EL NARCO-PUENTE DEL CÁRTEL DE SINALOA

*Después de las elecciones del 6 de junio, el Cártel de Sinaloa se consolidó como la primera fuerza criminal del país, pero sobre todo de la zona norte; ahora controla un corredor, quizá uno de los más boyantes en el tráfico de drogas, conformado por los estados de Sinaloa, Sonora y Baja California, donde el partido Morena ganó las elecciones, según se asegura, con el respaldo de los operadores del grupo criminal que encabeza Ismael “El Mayo” Zambada, un capo que no es perseguido por el actual gobierno a pesar de que es reclamado por las autoridades estadounidenses, por cuya cabeza se ofrecen diez millones de dólares.

*Ahora, este grupo criminal dispone de aliados y de amplios territorios para traficar heroína, cocaína, drogas sintéticas y fentanilo, ésta última, una droga de moda que se trafica por los puertos mexicanos.

Ricardo Ravelo/La Opinión de México/Sol Quintana Roo/Sol Yucatán/Sol Campeche

(Primera parte de cuatro)

Ciudad de México.- Después del proceso electoral del 6 de junio, donde el partido Movimiento Regeneración Nacional (Morena) lo ganó casi todo, el Cártel de Sinaloa se posicionó en territorios que anhelaba, pero que no podía controlar debido a la presencia del Cártel Jalisco Nueva Generación (CJNG), su acérrimo rival.

Ahora, con los triunfos de Morena en Sinaloa, Sonora y Baja California, el cártel que comanda Ismael “El Mayo” Zambada se colocó como la primera fuerza criminal en la zona norte del país y, a través de diversas alianzas, ahora domina todo ese corredor, uno de los más importantes en el tráfico de drogas –entre ellas la cocaína, heroína, drogas sintéticas y fentanilo– así como el tráfico humano, otro de los negocios boyantes de esa organización criminal.

Se asegura que los operadores del Cártel de Sinaloa fueron una pieza clave para que el partido del presidente Andrés Manuel López Obrador obtuviera el triunfo en trece de las quince gubernaturas que se disputaron el pasado 6 de junio; con ello, el grupo criminal más poderoso del mundo se colocó como una fuerza criminal importante. Lo curioso de todo esto es que ninguno de sus miembros es perseguido por la justicia, a pesar de que su líder –“El Mayo” Zambada– es reclamado por la justicia estadounidense por tráfico de estupefacientes y existe una recompensa de diez millones de dólares por su cabeza.

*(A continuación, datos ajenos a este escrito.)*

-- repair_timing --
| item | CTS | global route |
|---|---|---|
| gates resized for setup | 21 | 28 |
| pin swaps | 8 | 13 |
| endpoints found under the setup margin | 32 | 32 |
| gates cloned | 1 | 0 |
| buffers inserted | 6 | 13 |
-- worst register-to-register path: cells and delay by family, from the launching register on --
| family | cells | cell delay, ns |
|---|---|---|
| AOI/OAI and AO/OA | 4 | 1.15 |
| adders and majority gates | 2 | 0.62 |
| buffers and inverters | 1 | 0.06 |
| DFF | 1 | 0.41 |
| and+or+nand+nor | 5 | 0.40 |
## config.mk

```make
export PLATFORM = sky130hd
export DESIGN_NAME = trig_unit
export DESIGN_NICKNAME = d
export VERILOG_FILES = /design/src/rtl/trig_pkg.sv /design/src/rtl/trig_match.sv /design/src/rtl/trig_resolve.sv /design/src/rtl/trig_regs.sv /design/src/rtl/trig_unit.sv
export SDC_FILE = /design/constraint.sdc
export NUM_CORES = 1
export LEC_CHECK = 0
export CORE_AREA = 2 2 183 167
export DETAILED_ROUTE_END_ITERATION = 10
export DIE_AREA = 0 0 185 169
export DONT_BUFFER_PORTS = 1
export HOLD_SLACK_MARGIN = 0.06
export PLACE_DENSITY = 0.69
export SLEW_MARGIN = 25
export SYNTH_ARGS = -nofsm -noshare
export SYNTH_HDL_FRONTEND = slang
export SYNTH_HIERARCHICAL = 1
export SYNTH_SLANG_ARGS = --single-unit
```

## constraint.sdc

```tcl
create_clock -name clk -period 7 [get_ports clk]
set_input_delay 1.75 -clock clk [delete_from_list [all_inputs] [get_ports clk]]
set_output_delay 1.75 -clock clk [all_outputs]
set_load 0.02 [all_outputs]
```
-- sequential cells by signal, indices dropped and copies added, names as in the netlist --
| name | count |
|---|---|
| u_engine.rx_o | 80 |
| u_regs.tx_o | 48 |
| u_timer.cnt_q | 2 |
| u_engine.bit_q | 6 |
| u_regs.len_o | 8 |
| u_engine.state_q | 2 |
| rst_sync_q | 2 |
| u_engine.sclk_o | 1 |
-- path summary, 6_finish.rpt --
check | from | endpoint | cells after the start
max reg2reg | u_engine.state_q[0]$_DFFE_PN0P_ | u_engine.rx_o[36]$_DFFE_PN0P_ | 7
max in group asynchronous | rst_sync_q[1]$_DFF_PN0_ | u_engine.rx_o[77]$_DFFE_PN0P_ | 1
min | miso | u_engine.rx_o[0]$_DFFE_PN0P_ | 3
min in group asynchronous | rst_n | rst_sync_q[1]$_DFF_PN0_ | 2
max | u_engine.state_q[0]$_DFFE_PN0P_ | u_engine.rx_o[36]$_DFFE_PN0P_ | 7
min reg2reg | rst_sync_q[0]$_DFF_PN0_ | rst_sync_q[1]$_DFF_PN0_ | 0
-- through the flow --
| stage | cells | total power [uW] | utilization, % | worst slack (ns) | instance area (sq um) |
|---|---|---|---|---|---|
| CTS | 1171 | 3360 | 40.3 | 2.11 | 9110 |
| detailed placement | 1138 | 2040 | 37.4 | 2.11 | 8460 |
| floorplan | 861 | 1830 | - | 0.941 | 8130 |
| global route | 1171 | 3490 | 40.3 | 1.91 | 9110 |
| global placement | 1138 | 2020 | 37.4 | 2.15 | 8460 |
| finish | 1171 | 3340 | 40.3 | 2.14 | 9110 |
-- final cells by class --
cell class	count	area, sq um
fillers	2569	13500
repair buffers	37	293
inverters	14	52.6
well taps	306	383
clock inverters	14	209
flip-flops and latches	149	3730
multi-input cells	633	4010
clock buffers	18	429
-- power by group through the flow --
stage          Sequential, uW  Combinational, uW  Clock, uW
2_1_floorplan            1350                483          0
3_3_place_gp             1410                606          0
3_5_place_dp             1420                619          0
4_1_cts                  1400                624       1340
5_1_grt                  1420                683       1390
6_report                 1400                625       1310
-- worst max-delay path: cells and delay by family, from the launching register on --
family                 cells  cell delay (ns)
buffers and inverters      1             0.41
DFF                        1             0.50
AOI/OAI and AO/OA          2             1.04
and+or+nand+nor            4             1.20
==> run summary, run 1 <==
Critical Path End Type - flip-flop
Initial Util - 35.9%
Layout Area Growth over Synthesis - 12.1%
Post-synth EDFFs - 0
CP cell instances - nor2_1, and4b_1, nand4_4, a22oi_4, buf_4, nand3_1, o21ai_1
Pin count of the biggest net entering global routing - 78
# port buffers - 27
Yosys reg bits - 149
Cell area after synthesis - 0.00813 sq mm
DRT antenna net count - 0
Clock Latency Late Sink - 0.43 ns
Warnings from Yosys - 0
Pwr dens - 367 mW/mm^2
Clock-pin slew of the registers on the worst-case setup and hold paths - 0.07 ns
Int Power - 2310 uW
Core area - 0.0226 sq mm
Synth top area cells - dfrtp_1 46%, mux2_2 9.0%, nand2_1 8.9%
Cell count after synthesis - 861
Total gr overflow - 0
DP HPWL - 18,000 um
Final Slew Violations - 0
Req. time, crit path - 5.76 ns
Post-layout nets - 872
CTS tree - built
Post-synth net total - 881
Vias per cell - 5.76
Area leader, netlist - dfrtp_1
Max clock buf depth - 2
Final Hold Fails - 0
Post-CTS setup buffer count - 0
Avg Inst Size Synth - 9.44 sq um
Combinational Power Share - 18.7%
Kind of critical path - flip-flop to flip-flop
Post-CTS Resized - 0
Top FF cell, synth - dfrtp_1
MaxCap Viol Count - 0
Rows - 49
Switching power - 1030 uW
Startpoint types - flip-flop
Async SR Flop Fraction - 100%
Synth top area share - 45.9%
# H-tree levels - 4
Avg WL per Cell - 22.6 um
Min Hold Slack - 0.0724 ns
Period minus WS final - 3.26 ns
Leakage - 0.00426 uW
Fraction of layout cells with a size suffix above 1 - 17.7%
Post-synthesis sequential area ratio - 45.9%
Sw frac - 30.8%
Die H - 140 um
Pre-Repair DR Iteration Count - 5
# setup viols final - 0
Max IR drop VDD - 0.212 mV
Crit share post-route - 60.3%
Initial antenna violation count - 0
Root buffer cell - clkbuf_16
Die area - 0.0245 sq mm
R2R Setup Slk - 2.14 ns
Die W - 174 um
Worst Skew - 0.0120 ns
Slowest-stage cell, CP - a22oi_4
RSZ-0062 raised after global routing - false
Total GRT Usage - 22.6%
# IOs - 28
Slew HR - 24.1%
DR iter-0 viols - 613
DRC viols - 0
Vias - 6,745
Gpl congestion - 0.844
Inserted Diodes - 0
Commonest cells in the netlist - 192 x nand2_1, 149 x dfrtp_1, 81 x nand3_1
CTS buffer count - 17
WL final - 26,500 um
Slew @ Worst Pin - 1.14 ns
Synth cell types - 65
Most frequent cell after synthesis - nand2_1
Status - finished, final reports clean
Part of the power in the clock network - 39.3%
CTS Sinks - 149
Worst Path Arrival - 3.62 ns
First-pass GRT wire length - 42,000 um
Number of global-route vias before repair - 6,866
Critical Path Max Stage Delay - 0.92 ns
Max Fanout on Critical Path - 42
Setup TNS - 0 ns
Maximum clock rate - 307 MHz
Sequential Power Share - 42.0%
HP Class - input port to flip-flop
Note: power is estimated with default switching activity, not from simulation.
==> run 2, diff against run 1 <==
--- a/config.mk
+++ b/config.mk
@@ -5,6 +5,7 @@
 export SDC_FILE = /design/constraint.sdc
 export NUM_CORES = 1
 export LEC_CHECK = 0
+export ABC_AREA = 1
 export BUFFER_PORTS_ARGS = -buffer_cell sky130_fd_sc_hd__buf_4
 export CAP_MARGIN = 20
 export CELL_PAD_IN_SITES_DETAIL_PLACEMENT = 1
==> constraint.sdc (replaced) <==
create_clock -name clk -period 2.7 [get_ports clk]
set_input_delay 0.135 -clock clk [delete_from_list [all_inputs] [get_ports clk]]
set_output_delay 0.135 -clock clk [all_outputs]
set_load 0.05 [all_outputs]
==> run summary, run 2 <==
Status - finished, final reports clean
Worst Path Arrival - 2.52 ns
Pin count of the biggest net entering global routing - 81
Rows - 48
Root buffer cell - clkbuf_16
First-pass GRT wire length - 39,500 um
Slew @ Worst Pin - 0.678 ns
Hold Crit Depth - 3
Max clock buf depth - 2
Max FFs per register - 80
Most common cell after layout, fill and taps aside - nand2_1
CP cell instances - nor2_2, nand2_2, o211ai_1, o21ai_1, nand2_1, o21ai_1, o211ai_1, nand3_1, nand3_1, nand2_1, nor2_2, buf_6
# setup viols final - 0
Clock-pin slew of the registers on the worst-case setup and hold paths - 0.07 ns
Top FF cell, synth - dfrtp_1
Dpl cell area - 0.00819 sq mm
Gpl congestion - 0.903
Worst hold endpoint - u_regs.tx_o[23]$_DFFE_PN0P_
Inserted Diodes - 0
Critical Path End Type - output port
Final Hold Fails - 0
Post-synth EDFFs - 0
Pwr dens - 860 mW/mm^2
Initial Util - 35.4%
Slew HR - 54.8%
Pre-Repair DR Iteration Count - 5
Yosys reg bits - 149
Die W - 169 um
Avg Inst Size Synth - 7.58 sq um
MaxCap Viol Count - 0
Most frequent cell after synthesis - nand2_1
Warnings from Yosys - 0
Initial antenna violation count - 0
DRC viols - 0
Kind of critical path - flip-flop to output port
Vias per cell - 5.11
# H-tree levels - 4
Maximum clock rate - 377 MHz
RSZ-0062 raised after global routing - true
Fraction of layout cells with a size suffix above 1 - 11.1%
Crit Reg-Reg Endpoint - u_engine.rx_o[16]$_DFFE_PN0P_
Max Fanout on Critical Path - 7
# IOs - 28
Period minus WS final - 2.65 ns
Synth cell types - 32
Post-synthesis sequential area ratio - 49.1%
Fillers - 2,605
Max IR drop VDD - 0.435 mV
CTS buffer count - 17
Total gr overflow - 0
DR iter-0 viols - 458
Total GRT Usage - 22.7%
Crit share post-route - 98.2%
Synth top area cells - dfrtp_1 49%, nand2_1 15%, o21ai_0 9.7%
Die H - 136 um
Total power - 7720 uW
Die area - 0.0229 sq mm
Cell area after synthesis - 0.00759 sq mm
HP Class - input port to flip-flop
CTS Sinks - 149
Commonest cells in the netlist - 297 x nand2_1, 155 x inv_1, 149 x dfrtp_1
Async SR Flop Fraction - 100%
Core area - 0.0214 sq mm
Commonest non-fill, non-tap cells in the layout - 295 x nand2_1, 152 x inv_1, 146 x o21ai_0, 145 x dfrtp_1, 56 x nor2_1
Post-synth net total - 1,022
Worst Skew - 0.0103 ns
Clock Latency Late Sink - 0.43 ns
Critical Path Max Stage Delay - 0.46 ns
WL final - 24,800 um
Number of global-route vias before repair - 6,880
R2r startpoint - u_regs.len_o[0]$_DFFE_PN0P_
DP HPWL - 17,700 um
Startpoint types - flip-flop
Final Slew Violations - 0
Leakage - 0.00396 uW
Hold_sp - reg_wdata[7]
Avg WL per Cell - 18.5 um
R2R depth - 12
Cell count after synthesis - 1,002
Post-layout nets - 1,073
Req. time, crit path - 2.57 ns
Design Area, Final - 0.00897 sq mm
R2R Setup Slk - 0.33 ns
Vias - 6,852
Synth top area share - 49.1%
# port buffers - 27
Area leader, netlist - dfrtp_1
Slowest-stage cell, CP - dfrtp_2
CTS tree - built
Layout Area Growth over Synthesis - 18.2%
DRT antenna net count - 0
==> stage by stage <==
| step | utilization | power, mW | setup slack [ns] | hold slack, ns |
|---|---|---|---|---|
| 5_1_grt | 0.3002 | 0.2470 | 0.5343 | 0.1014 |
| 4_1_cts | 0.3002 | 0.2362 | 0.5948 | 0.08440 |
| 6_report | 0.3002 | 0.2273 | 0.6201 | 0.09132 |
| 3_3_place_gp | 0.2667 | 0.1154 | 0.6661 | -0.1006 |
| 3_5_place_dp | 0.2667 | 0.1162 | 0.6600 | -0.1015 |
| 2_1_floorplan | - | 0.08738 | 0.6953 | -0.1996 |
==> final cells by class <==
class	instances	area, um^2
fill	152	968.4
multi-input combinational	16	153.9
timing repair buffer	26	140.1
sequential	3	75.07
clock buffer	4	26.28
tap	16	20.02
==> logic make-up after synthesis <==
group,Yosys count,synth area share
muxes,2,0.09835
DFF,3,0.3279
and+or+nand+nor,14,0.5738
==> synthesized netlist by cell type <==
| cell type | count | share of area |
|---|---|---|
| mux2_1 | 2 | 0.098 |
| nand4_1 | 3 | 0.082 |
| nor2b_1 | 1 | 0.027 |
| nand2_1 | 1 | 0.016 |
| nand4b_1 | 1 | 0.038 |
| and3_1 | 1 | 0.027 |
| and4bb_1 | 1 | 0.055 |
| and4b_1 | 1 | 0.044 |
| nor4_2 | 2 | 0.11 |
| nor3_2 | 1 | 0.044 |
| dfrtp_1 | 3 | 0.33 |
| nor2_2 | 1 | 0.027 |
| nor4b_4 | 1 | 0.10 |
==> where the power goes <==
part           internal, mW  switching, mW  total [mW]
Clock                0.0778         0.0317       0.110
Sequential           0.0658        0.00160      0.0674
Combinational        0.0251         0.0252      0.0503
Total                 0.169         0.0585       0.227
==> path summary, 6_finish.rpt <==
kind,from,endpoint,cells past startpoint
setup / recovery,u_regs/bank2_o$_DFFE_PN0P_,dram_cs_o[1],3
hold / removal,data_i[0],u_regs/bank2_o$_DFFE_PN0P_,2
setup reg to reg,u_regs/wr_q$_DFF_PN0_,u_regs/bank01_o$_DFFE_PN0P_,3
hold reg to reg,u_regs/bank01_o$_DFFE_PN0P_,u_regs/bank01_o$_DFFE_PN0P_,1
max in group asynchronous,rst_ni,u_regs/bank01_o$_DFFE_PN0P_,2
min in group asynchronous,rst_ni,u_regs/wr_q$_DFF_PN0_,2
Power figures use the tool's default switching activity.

Con el posicionamiento logrado en los estados de Sinaloa, Sonora y Baja California –además de los municipios aledaños a estas entidades– el Cártel de Sinaloa ya cuenta con un narco-puente, constituido con territorios disponibles y aliados políticos, para traficar drogas hacia Estados Unidos. Una ciudad clave para este propósito es Tijuana, donde el cártel del mismo nombre encabezado por los Arellano Félix han establecido alianzas con los sinaloenses, algo que habría sido impensable en la época de Benjamín y Ramón Arellano, fundadores del legendario y violento Cártel de Tijuana, uno de los primeros que logró alianzas internacionales: Se asoció con las Fuerzas Armadas Revolucionarias de Colombia (FARC), un movimiento guerrillero que se ligó al tráfico de drogas en la década de los ochenta y noventa.